Charles Exeter Devereux Crombie (30 April 1880 - 1967) was an editorial cartoonist.

Crombie was the third son of Scots architect James Crombie and his wife Bridget Philadelphia Vince. Born at Dumfries, Scotland, Charles grew up in the 1880s and 1890s in Lambeth, Surrey, his father being partner in the London architectural practice Byrne & Crombie. By 1901 Charles Crombie was working as a sculptor and artist, from his family home at 25 Rumsey Road, Lambeth.

Charles Crombie specialised in cartoons and publication illustrations. His collection of humorous postcard cartoons "The Rules of Golf" was published by Perrier in 1906, and rapidly became a best-selling series. Other similar sporting themes (including "The Rules of Cricket") followed with equal commercial success.

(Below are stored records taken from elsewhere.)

File: flow/design.v
module b8Xb8_s16( 
  input clk,
  input rst_n, 
  input [7:0] in1_0  ,
  input [7:0] in1_1  ,
  input [7:0] in1_2  ,
  input [7:0] in1_3  ,
  input [7:0] in1_4  ,
  input [7:0] in1_5  ,
  input [7:0] in1_6  ,
  input [7:0] in1_7  ,
  input [7:0] in1_8  ,
  input [7:0] in1_9  ,
  input [7:0] in1_10 ,
  input [7:0] in1_11 ,
  input [7:0] in1_12 ,
  input [7:0] in1_13 ,
  input [7:0] in1_14 ,
  input [7:0] in1_15 ,
  input [7:0] in2_0  ,
  input [7:0] in2_1  ,
  input [7:0] in2_2  ,
  input [7:0] in2_3  ,
  input [7:0] in2_4  ,
  input [7:0] in2_5  ,
  input [7:0] in2_6  ,
  input [7:0] in2_7  ,
  input [7:0] in2_8  ,
  input [7:0] in2_9  ,
  input [7:0] in2_10 ,
  input [7:0] in2_11 ,
  input [7:0] in2_12 ,
  input [7:0] in2_13 ,
  input [7:0] in2_14 ,
  input [7:0] in2_15 ,
  output [11:0] out
  );
  reg [19:0] psum;
  reg [15:0] prod_0  ;
  reg [15:0] prod_1  ;
  reg [15:0] prod_2  ;
  reg [15:0] prod_3  ;
  reg [15:0] prod_4  ;
  reg [15:0] prod_5  ;
  reg [15:0] prod_6  ;
  reg [15:0] prod_7  ;
  reg [15:0] prod_8  ;
  reg [15:0] prod_9  ;
  reg [15:0] prod_10 ;
  reg [15:0] prod_11 ;
  reg [15:0] prod_12 ;
  reg [15:0] prod_13 ;
  reg [15:0] prod_14 ;
  reg [15:0] prod_15 ;
  always @(negedge rst_n or posedge clk) begin
    if (rst_n == 1'b0) begin
      prod_0  <= 16'b0;
      prod_1  <= 16'b0;
      prod_2  <= 16'b0;
      prod_3  <= 16'b0;
      prod_4  <= 16'b0;
      prod_5  <= 16'b0;
      prod_6  <= 16'b0;
      prod_7  <= 16'b0;
      prod_8  <= 16'b0;
      prod_9  <= 16'b0;
      prod_10 <= 16'b0;
      prod_11 <= 16'b0;
      prod_12 <= 16'b0;
      prod_13 <= 16'b0;
      prod_14 <= 16'b0;
      prod_15 <= 16'b0;
      psum <= 20'b0;
    end else begin
      prod_0  <= in1_0  * in2_0  ;
      prod_1  <= in1_1  * in2_1  ;
      prod_2  <= in1_2  * in2_2  ;
      prod_3  <= in1_3  * in2_3  ;
      prod_4  <= in1_4  * in2_4  ;
      prod_5  <= in1_5  * in2_5  ;
      prod_6  <= in1_6  * in2_6  ;
      prod_7  <= in1_7  * in2_7  ;
      prod_8  <= in1_8  * in2_8  ;
      prod_9  <= in1_9  * in2_9  ;
      prod_10 <= in1_10 * in2_10 ;
      prod_11 <= in1_11 * in2_11 ;
      prod_12 <= in1_12 * in2_12 ;
      prod_13 <= in1_13 * in2_13 ;
      prod_14 <= in1_14 * in2_14 ;
      prod_15 <= in1_15 * in2_15 ;
      psum <= prod_0  + prod_1  + prod_2  + prod_3
           + prod_4  + prod_5  + prod_6  + prod_7
           + prod_8  + prod_9  + prod_10 + prod_11
           + prod_12 + prod_13 + prod_14 + prod_15;
    end
  end
  assign out = psum[19:9];
endmodule
File: flow/run.sh
#!/bin/bash
# the make line also repeats each setting of config.mk as NAME=value (left out here)
make -C /OpenROAD-flow-scripts/flow DESIGN_CONFIG=/design/flow/config.mk WORK_HOME=/design/flow/orfs CLKGATE_MAP_FILE= finish
File: flow/config.mk
export PLATFORM = sky130hd
export DESIGN_NAME = b8Xb8_s16
export DESIGN_NICKNAME = b8Xb8_s16
export VERILOG_FILES = /design/flow/design.v
export SDC_FILE = /design/flow/constraint.sdc
export NUM_CORES = 4
export LEC_CHECK = 0
export CAP_MARGIN = 40
export CORE_MARGIN = 2
export CORE_UTILIZATION = 72
export SETUP_SLACK_MARGIN = -0.35
export SLEW_MARGIN = 20
File: flow/constraint.sdc
create_clock -name core_clock -period 4.84 [get_ports {clk}]
set_input_delay 0.9680 -clock core_clock [delete_from_list [all_inputs] [get_ports {clk}]]
set_output_delay 0.9680 -clock core_clock [all_outputs]
set_load 0.01 [all_outputs]
==> results of run 1 <==
layout make-up:
class | instances | area, µm²
inverter | 1113 | 4180
antenna | 7 | 17.5
tap | 837 | 1050
sequential | 267 | 6680
clock buffer | 34 | 796
multi-input combinational | 3301 | 34400
fill | 2932 | 6590
clock inverter | 22 | 377
timing repair buffer | 936 | 7710
stage by stage:
step           TNS (ns)  utilization, %
2_1_floorplan    -0.219               -
3_3_place_gp     -34.83            87.2
3_5_place_dp     -43.90            87.2
4_1_cts           -4.72            89.2
5_1_grt          -11.38            89.3
6_report          -6.35            89.3
metal layers:
layer,wire (µm),global-route usage (%)
met1,45600,48.0
met2,62000,68.8
met3,9790,6.86
met4,10000,22.8
met5,43,0
timing repair:
| action | in CTS | in global routing |
|---|---|---|
| resized | 20 | 15 |
| pin swaps | 22 | 12 |
| setup endpoints to repair | 10 | 11 |
| buffers inserted | 0 | 3 |
==> impl_metrics.toml, run 1 <==
# implementation run metrics
[sta]
fmax_mhz = 178
grt_setup_unrepaired = "yes"
maxSlewHeadroom_pct = 50.0
finalClockPeriodUsage_pct = 116
hold_viol = 0
finalCriticalPeriod_ns = 5.63
fin_skew_ns = 0.0460
tightest_slew_ns = 0.750
hold_slack_ns = 0.312
setup_ws_ns = -0.792
slew_viol_final = 0
setup_viol = 18

[clock_network]
cts_tree = "done"
clk_latency_ns = 0.62
numCtsBuffers = 30
clock-root-buffer = "clkbuf_16"
clkTransAtPathRegs_ns = 0.07
hold_buffers = 0
clkSinkCount = 267
cts_max_level = 1
clk_path_buf_depth = 3

[placed_design]
detailed_place_hpwl_mm = 101
dpl_cell_area_mm2 = 0.0539
placedCellCount = 6453
dp_worst_setup_slack_ns = -0.717
gp_congestion = 0.949
port_buffers = 268

[floorplanning]
row_count = 91
ios = 270
core_area_mm2 = 0.0618
die_y_um = 254
die_w_um = 254
fp-utilization_pct = 73.0
chipArea_mm2 = 0.0647

[routing]
route.detailed.drc = 0
antenna_left = 0
drt_iter0_markers = 2595
totalWireLength_mm = 127
detail_route.wl_per_cell_um = 19.5
avgViaCountPerCell = 5.66
first_pass_iters = 5
via_count = 36900

[run_status]
status = "finished with violations"
so.violations = "negative setup slack"

[worst_setup_path]
crit_top_cell = "fa_1"
crit_path_max_incr_delay_ns = 0.59
cp-endpoint = "psum[19]"
critPathLaunch = "prod_12[5]"
critPathCaptureType = "register"
crit_family = "adder cells"
ff2ff_setup_slack_ns = -0.79
path_class = "register to register"
cp_num_cells = 16
cp_max_fo = 4
cp_cell_sequence = "inv_1, fa_2, fa_1, inv_1, fa_1, fa_1, fa_1, fa_1, ha_1, a211oi_2, o211ai_1, buf_4, a41oi_4, nand3b_1, a2111oi_2, nor3_1"
required_ns = 5.32
cp_slowest_cell = "fa_1"
cp-start-kind = "register"
r2r_start = "prod_12[5]"
crit_buf_inv = 3
worstReg2RegEnd = "psum[19]"
worstPathArrival_ns = 6.11
r2r_cells = 16

[grt]
grt_max_degree = 136
antenna_found_initial = 8
grt-ovfl-total = 0
grtUsageTotal_pct = 40.1
first_global_vias = 40200
grt_pass1_wl_mm = 202

[synthesis]
ys_sh_xor_pct = 3.30
top_area_cell = "fa_1"
yosysMostFrequentCell = "inv_1"
ys_seq_share_pct = 14.8
yosys_warnings = 1
synth_nets = 6339
asyncSetResetFlopFracSynth_pct = 100
edf_count = 0
syn_area_mm2 = 0.0452
syn_inst = 4684
flop_cell = "dfrtp_1"
ys_sh_simple_pct = 15.3
ys_cells = 4684
ys.flops = 267
top_cells_by_count = "1,113 x inv_1, 795 x fa_1, 602 x ha_1"
adder_share_pct = 51.9
postSynthAreaPerCell_um2 = 9.64
ys_area_mm2 = 0.0452
mux_share_pct = 0
top_area_share_pct = 35.2
synthTopLogicFamily = "adder cells"
aoi_share_pct = 5.44
yosysUniqueCellTypes = 64
topCellsByArea = "fa_1 35%, ha_1 17%, dfrtp_1 15%, inv_1 9.3%, and2_1 7.7%"

[cells_and_area]
area_growth_pct = 22.3
finalInstanceArea_mm2 = 0.0552
final_cells = 6517
final_nets = 7304

[hold_path]
hold_path.class = "input port to async pin"

[flow_run]
warnings = 34
cap_violations = 0
==> run 2: changes to the inputs <==
ABC_AREA = 0   (was default)
CAP_MARGIN = 20   (was 40)
GPL_ROUTABILITY_DRIVEN = 0   (was default)
GPL_TIMING_DRIVEN = 0   (was default)
MAX_ROUTING_LAYER = met4   (was default)
MIN_ROUTING_LAYER = met2   (was default)
PLACE_DENSITY_LB_ADDON = 0.01   (was default)
SETUP_SLACK_MARGIN = default   (was -0.35)
TNS_END_PERCENT = 40   (was default)
clock period = 7.69 ns   (was 4.84 ns; I/O delays follow)
==> run 2 against run 1 <==
Now clean on timing, DRC and antenna. Clock skew down 0.034 ns. Critical path depth fell by 1. Register-to-register slack better by 2.7 ns. Design area is 9.5% lower. Core utilization decreased by 8.5 points. Die size stayed put. Critical path type is now input port to register. Global-route usage grew 14 points. Largest cell class unchanged. Area after synthesis is the same. Synthesized cell count unchanged.
==> impl_metrics.toml, run 2 <==
# implementation run metrics
[floorplanning]
die_w_um = 254
fp-utilization_pct = 73.0
die_y_um = 254
core_area_mm2 = 0.0618
row_count = 91
chipArea_mm2 = 0.0647
ios = 270

[clock_network]
clkTransAtPathRegs_ns = 0.07
hold_buffers = 0
clk_path_buf_depth = 3
clock-root-buffer = "clkbuf_16"
numCtsBuffers = 29
clkSinkCount = 267
cts_resized = 0
cts_tree = "done"
clk_latency_ns = 0.57
cts_setup_buffers = 0
cts_max_level = 1

[synthesis]
synth_nets = 6339
ys_sh_simple_pct = 15.3
yosys_warnings = 1
syn_area_mm2 = 0.0452
top_area_share_pct = 35.2
ys.flops = 267
yosysMostFrequentCell = "inv_1"
mux_share_pct = 0
ys_cells = 4684
top_area_cell = "fa_1"
ys_seq_share_pct = 14.8
postSynthAreaPerCell_um2 = 9.64
adder_share_pct = 51.9
asyncSetResetFlopFracSynth_pct = 100
edf_count = 0
synthTopLogicFamily = "adder cells"
yosysUniqueCellTypes = 64
ys_area_mm2 = 0.0452
top_cells_by_count = "1,113 x inv_1, 795 x fa_1, 602 x ha_1"
topCellsByArea = "fa_1 35%, ha_1 17%, dfrtp_1 15%, inv_1 9.3%, and2_1 7.7%"
syn_inst = 4684
flop_cell = "dfrtp_1"
aoi_share_pct = 5.44
ys_sh_xor_pct = 3.30

[flow_run]
cap_violations = 0
warnings = 32

[worst_setup_path]
cp-endpoint = "prod_5[15]"
r2r_cells = 17
crit_family = "adder cells"
crit_path_max_incr_delay_ns = 0.57
critPathLaunch = "in1_5[6]"
cp_num_cells = 15
cp_slowest_cell = "clkdlybuf4s50_1"
worstPathArrival_ns = 6.29
crit_buf_inv = 3
critPathCaptureType = "register"
cp_cell_sequence = "clkdlybuf4s50_1, and2_1, fa_1, inv_1, fa_1, fa_1, fa_1, inv_1, ha_1, or3_1, o21ai_0, a21oi_1, a211oi_1, a21oi_1, xnor2_1"
required_ns = 8.10
worstReg2RegEnd = "psum[19]"
r2r_start = "prod_13[3]"
ff2ff_setup_slack_ns = 1.92
crit_top_cell = "fa_1"
cp_max_fo = 8
path_class = "input port to register"
cp-start-kind = "input port"

[sta]
grt_setup_unrepaired = "no"
fmax_mhz = 170
finalCriticalPeriod_ns = 5.88
setup_ws_ns = 1.81
hold_viol = 0
setup_viol = 0
finalClockPeriodUsage_pct = 76.5
maxSlewHeadroom_pct = 56.6
tns_ns = 0
slew_viol_final = 0
fin_skew_ns = 0.0121
tightest_slew_ns = 0.646

[grt]
grt_max_degree = 104
grtUsageTotal_pct = 53.9
grt_pass1_wl_mm = 178
antenna_found_initial = 0
grt-ovfl-total = 0
first_global_vias = 51400

[routing]
first_pass_iters = 10
top_layer = "met4"
via_count = 44500
drt_iter0_markers = 9333
wl_met2_mm = 54.4
detail_route.wl_per_cell_um = 18.4
route.detailed.drc = 0
antenna_left = 0
totalWireLength_mm = 108
route.layer.met1.wl_um = 0
avgViaCountPerCell = 7.60
routed-wl-met3_mm = 39.6

[cells_and_area]
final_nets = 6638
fillers = 4022
area_growth_pct = 10.7
final_util_pct = 80.8
final_cells = 5849

[run_status]
status = "timing/DRC/antenna clean"

[placed_design]
placedCellCount = 5789
dp_worst_setup_slack_ns = 1.40
detailed_place_hpwl_mm = 87.5
port_buffers = 266

[hold_path]
hold_path.class = "input port to async pin"
## run 2: metal layers
layer / GRT usage, % / vias to the layer above
li1: - / 14800
met1: - / 16800
met2: 64.7 / 11200
met3: 63.3 / 1647
met4: 15.2 / 0
met5: - / -
## run 2: cell type report
| type | instances | area (µm²) | area share (%) |
|---|---|---|---|
| diodes | 6 | 15.0 | 0.0300 |
| repair buffers | 268 | 2720 | 5.45 |
| flip-flops and latches | 267 | 6680 | 13.4 |
| multi-input cells | 3301 | 34300 | 68.6 |
| well taps | 837 | 1050 | 2.10 |
| inverters | 1113 | 4180 | 8.36 |
| clock buffers | 42 | 835 | 1.67 |
| plain buffers | 3 | 15.0 | 0.0300 |
| clock inverters | 12 | 191 | 0.383 |
## run 2: through the flow
step	cell area [µm²]	hold WS, ns
after floorplan	45200	0.903
after global placement	48900	1.12
after detailed placement	48900	1.15
after CTS	50000	0.929
after global routing	50000	0.952
final	50000	0.912
==> run 3: changes to the inputs <==
ABC_AREA = default   (was 0)
CORE_UTILIZATION = 69   (was 72)
GPL_ROUTABILITY_DRIVEN = default   (was 0)
MAX_ROUTING_LAYER = default   (was met4)
MIN_ROUTING_LAYER = default   (was met2)
PLACE_DENSITY_LB_ADDON = default   (was 0.01)
TNS_END_PERCENT = default   (was 40)
clock period = 6.53 ns   (was 7.69 ns; I/O delays follow)
==> run 3 against run 2 <==
Still clean on timing, DRC and antenna. Critical path depth increased by 2. Synthesized cell count unchanged.
==> impl_metrics.toml, run 3 <==
# implementation run metrics
[synthesis]
ys_sh_simple_pct = 15.3
ys_cells = 4684
top_area_share_pct = 35.2
topCellsByArea = "fa_1 35%, ha_1 17%, dfrtp_1 15%, inv_1 9.3%, and2_1 7.7%"
yosysUniqueCellTypes = 64
yosysMostFrequentCell = "inv_1"
postSynthAreaPerCell_um2 = 9.64
ys_sh_xor_pct = 3.30
aoi_share_pct = 5.44
top_area_cell = "fa_1"
ys.flops = 267
asyncSetResetFlopFracSynth_pct = 100
ys_seq_share_pct = 14.8
yosys_warnings = 1
flop_cell = "dfrtp_1"
edf_count = 0
synthTopLogicFamily = "adder cells"
syn_area_mm2 = 0.0452
top_cells_by_count = "1,113 x inv_1, 795 x fa_1, 602 x ha_1"
syn_inst = 4684
ys_area_mm2 = 0.0452
mux_share_pct = 0
synth_nets = 6339
adder_share_pct = 51.9

[worst_setup_path]
crit_family = "adder cells"
ff2ff_setup_slack_ns = 0.88
cp_num_cells = 17
cp_max_fo = 4
cp_slowest_cell = "fa_1"
r2r_start = "prod_6[4]"
r2r_cells = 17
crit_path_max_incr_delay_ns = 0.62
critPathLaunch = "prod_6[4]"
required_ns = 6.94
crit_buf_inv = 4
path_class = "register to register"
worstReg2RegEnd = "psum[19]"
cp-endpoint = "psum[19]"
crit_top_cell = "fa_1"
cp_cell_sequence = "fa_1, inv_1, fa_1, inv_1, fa_1, fa_1, fa_1, inv_1, fa_1, inv_1, ha_1, a211oi_2, o211ai_1, a41oi_1, nand3b_1, a2111oi_0, nor3_1"
worstPathArrival_ns = 6.06
critPathCaptureType = "register"
cp-start-kind = "register"

[floorplanning]
chipArea_mm2 = 0.0675
ios = 270
row_count = 93
die_w_um = 260
die_y_um = 260
fp-utilization_pct = 69.9
core_area_mm2 = 0.0646

[sta]
fin_skew_ns = 0.0156
finalClockPeriodUsage_pct = 86.5
finalCriticalPeriod_ns = 5.65
setup_viol = 0
fmax_mhz = 177
setup_ws_ns = 0.882
hold_viol = 0
tightest_slew_ns = 0.515
grt_setup_unrepaired = "no"
slew_viol_final = 0
tns_ns = 0
maxSlewHeadroom_pct = 65.4

[routing]
via_count = 31700
wl_met2_mm = 50.2
antenna_left = 0
routed-wl-met3_mm = 5.11
drt_iter0_markers = 1618
top_layer = "met5"
detail_route.wl_per_cell_um = 17.1
route.layer.met1.wl_mm = 41.0
first_pass_iters = 7
route.detailed.drc = 0
totalWireLength_mm = 100
avgViaCountPerCell = 5.40

[clock_network]
clkTransAtPathRegs_ns = 0.06
numCtsBuffers = 29
hold_buffers = 0
clk_latency_ns = 0.56
cts_tree = "done"
clock-root-buffer = "clkbuf_16"
clk_path_buf_depth = 3
clkSinkCount = 267
cts_setup_buffers = 0
cts_resized = 0
cts_max_level = 1

[cells_and_area]
fillers = 4633
area_growth_pct = 10.6
final_nets = 6638

[placed_design]
dp_worst_setup_slack_ns = 0.554
detailed_place_hpwl_mm = 86.5
port_buffers = 266
gp_congestion = 0.886

[flow_run]
warnings = 34
cap_violations = 0

[grt]
antenna_found_initial = 16
grt_pass1_wl_mm = 168
first_global_vias = 33800
grt_max_degree = 106
grt-ovfl-total = 0
grtUsageTotal_pct = 31.5

[run_status]
status = "timing/DRC/antenna clean"

[hold_path]
hold_path.class = "input port to async pin"
[run 3: layout make-up]
cell class | instances | area, µm² | share of cell area [%]
antenna | 8 | 20.0 | 0.0401
buffer | 3 | 15.0 | 0.0301
clock buffer | 42 | 865 | 1.73
clock inverter | 8 | 93.8 | 0.188
inverter | 1113 | 4180 | 8.37
multi-input combinational | 3301 | 34300 | 68.7
sequential | 267 | 6680 | 13.4
tap | 855 | 1070 | 2.14
timing repair buffer | 268 | 2720 | 5.45
[run 3: metal layers]
layer | up-vias | GRT usage [%]
met5 | - | 0
met4 | 18 | 9.83
met3 | 171 | 4.81
met2 | 690 | 54.9
met1 | 15900 | 40.7
li1 | 14900 | -
[run 3: per-stage QoR]
step                cell area [µm²]  util, %  cells  hold slack, ns
floorplan                     45200        -   4684           0.903
global placement              48900     75.7   5805            1.11
detailed placement            49000     75.8   5807            1.11
CTS                           49900     77.3   5857           0.664
global route                  49900     77.3   5864           0.692
finish                        49900     77.3   5865           0.650
==> run 4: changes to the inputs <==
CORE_UTILIZATION = 72   (was 69)
CTS_CLUSTER_DIAMETER = 82   (was default)
CTS_CLUSTER_SIZE = 14   (was default)
GPL_TIMING_DRIVEN = default   (was 0)
PLACE_DENSITY_LB_ADDON = 0.26   (was default)
SETUP_SLACK_MARGIN = 0.65   (was default)
clock period = 5.47 ns   (was 6.53 ns; I/O delays follow)
==> run 4 against run 3 <==
The layout now fails its checks (negative setup slack). Sequential share of layout area shrank 0.72 points. Sequential cell count is the same. Maximum frequency grew 2.7%. Largest cell class unchanged. First-iteration DRC count grew 100%. Via count grew 14%. Highest routed layer unchanged.
==> impl_metrics.toml, run 4 <==
# implementation run metrics
[run_status]
status = "finished with violations"
so.violations = "negative setup slack"

[synthesis]
yosysUniqueCellTypes = 64
adder_share_pct = 51.9
top_cells_by_count = "1,113 x inv_1, 795 x fa_1, 602 x ha_1"
synth_nets = 6339
top_area_share_pct = 35.2
synthTopLogicFamily = "adder cells"
syn_inst = 4684
asyncSetResetFlopFracSynth_pct = 100
mux_share_pct = 0
ys_sh_simple_pct = 15.3
edf_count = 0
top_area_cell = "fa_1"
ys_seq_share_pct = 14.8
postSynthAreaPerCell_um2 = 9.64
aoi_share_pct = 5.44
ys_sh_xor_pct = 3.30
ys_cells = 4684
syn_area_mm2 = 0.0452
ys.flops = 267
yosysMostFrequentCell = "inv_1"
ys_area_mm2 = 0.0452
flop_cell = "dfrtp_1"
yosys_warnings = 1
topCellsByArea = "fa_1 35%, ha_1 17%, dfrtp_1 15%, inv_1 9.3%, and2_1 7.7%"

[cells_and_area]
area_growth_pct = 16.9
final_cells = 6123
final_nets = 6937
final_util_pct = 85.4

[sta]
fmax_mhz = 182
fin_skew_ns = 0.0221
setup_viol = 1
finalClockPeriodUsage_pct = 101
setup_ws_ns = -0.0276
tightest_slew_ns = 1.05
maxSlewHeadroom_pct = 30.2
hold_viol = 0
hold_slack_ns = 0.601
slew_viol_final = 0
grt_setup_unrepaired = "yes"
finalCriticalPeriod_ns = 5.50

[grt]
antenna_found_initial = 7
grtUsageTotal_pct = 39.5
top_usage_layer = "met2"
first_global_vias = 39300
use_met3_pct = 6.92
grt_pass1_wl_mm = 199
use_met1_pct = 46.9
grt-ovfl-total = 0
use_met2_pct = 66.8
grt_max_degree = 120

[worst_setup_path]
worstReg2RegEnd = "psum[12]"
ff2ff_setup_slack_ns = -0.03
r2r_start = "prod_3[8]"
critPathCaptureType = "register"
r2r_cells = 14
cp_cell_sequence = "inv_1, fa_1, fa_1, inv_1, fa_1, fa_1, fa_1, fa_1, ha_1, and2_1, o21ai_0, nand2b_1, a221oi_2, xnor2_1"
worstPathArrival_ns = 5.94
cp-start-kind = "register"
critPathLaunch = "prod_3[8]"
required_ns = 5.92
path_class = "register to register"
crit_family = "adder cells"
crit_top_cell = "fa_1"
crit_buf_inv = 2
cp_num_cells = 14
crit_path_max_incr_delay_ns = 0.59
cp_slowest_cell = "fa_1"
cp-endpoint = "psum[12]"
cp_max_fo = 5

[floorplanning]
die_y_um = 254
ios = 270
die_w_um = 254
fp-utilization_pct = 73.0
row_count = 91
core_area_mm2 = 0.0618
chipArea_mm2 = 0.0647

[clock_network]
hold_buffers = 0
clkTransAtPathRegs_ns = 0.07
cts_max_level = 1
clk_path_buf_depth = 3
clk_latency_ns = 0.54
clkSinkCount = 267
clock-root-buffer = "clkbuf_16"
cts_tree = "done"
numCtsBuffers = 23

[routing]
detail_route.wl_per_cell_um = 20.9
drt_iter0_markers = 3313
route.detailed.drc = 0
avgViaCountPerCell = 5.92
antenna_left = 0
totalWireLength_mm = 128
via_count = 36200
first_pass_iters = 6

[placed_design]
port_buffers = 268
gp_congestion = 0.973
placedCellCount = 6071
detailed_place_hpwl_mm = 98.6
dp_worst_setup_slack_ns = -0.157

[flow_run]
cap_violations = 0
warnings = 35

[hold_path]
hold_path.class = "input port to async pin"
[run 4: per-stage QoR]
stage          setup TNS [ns]  instance area [µm²]
6_report              -0.0276                52800
5_1_grt                -0.136                52800
4_1_cts                     0                52000
3_5_place_dp            -1.03                51100
3_3_place_gp          -0.0621                51100
2_1_floorplan               0                45200
[run 4: metal layers]
metal  part of all wire, %  wire, µm
met3                   8.2     10500
met1                    35     44600
met2                    49     62200
met5                 0.057        73
met4                   8.4     10800
[run 4: layout make-up]
type | count | area [µm²]
Inverter | 1113 | 4180
Clock buffer | 25 | 593
Tap cell | 837 | 1050
Clock inverter | 2 | 13.8
Fill cell | 3073 | 9030
Timing Repair Buffer | 576 | 5060
Sequential cell | 267 | 6680
Multi-Input combinational cell | 3301 | 35200
Antenna cell | 2 | 5.00
[run 4: timing repair]
item	CTS	global route
cloned	0	0
pin swaps	47	101
endpoints found under the setup margin	66	91
hold endpoints to repair	0	0
setup buffers	8	15
gates resized	179	261
==> run 5: changes to the inputs <==
CAP_MARGIN = 25   (was 20)
CORE_UTILIZATION = 41   (was 72)
CTS_CLUSTER_DIAMETER = 295   (was 82)
CTS_CLUSTER_SIZE = default   (was 14)
GPL_TIMING_DRIVEN = 1   (was default)
MIN_ROUTING_LAYER = met1   (was default)
PLACE_DENSITY_LB_ADDON = 0.07   (was 0.26)
SETUP_SLACK_MARGIN = 0.31   (was 0.65)
clock period = 6.26 ns   (was 5.47 ns; I/O delays follow)
==> run 5 against run 4 <==
Now clean on timing, DRC and antenna. Design area down 3.4%. Maximum frequency down 1.4%. Wire length down 11%. Clock skew up 0.0081 ns. Via count down 14%. Critical endpoint is now psum[19]. Clock-buffer cell count up 22. Critical path depth up 3. Register-to-register slack better by 0.71 ns. Sequential share of layout area up 0.44 points. Die size up 74%. Synthesized cell count unchanged.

He married Helena Wallace (of Wadhurst, Sussex) in Lambeth in 1907, and by 1911 the couple were living at Hogarth House, Richmond Upon Thames, Surrey. Their daughter Irene Crombie was born there in 1914.

In 1915, part of Hogarth House was sold to leading Bloomsbury Set socialites Leonard and Virginia Woolf, who named their hobby business the Hogarth Press after the building.

Charles Crombie continued to produce illustrations for books and magazines in the UK and US throughout the 1920s and 1930s, including the Dodd Mead edition of W. M. Thackeray's Vanity Fair (New York City, 1924). He illustrated 11 of P. G. Wodehouse's Jeeves short stories published in The Strand Magazine between 1926 and 1930.

Charles Crombie died in Hitchin, Hertfordshire aged 86 in 1967.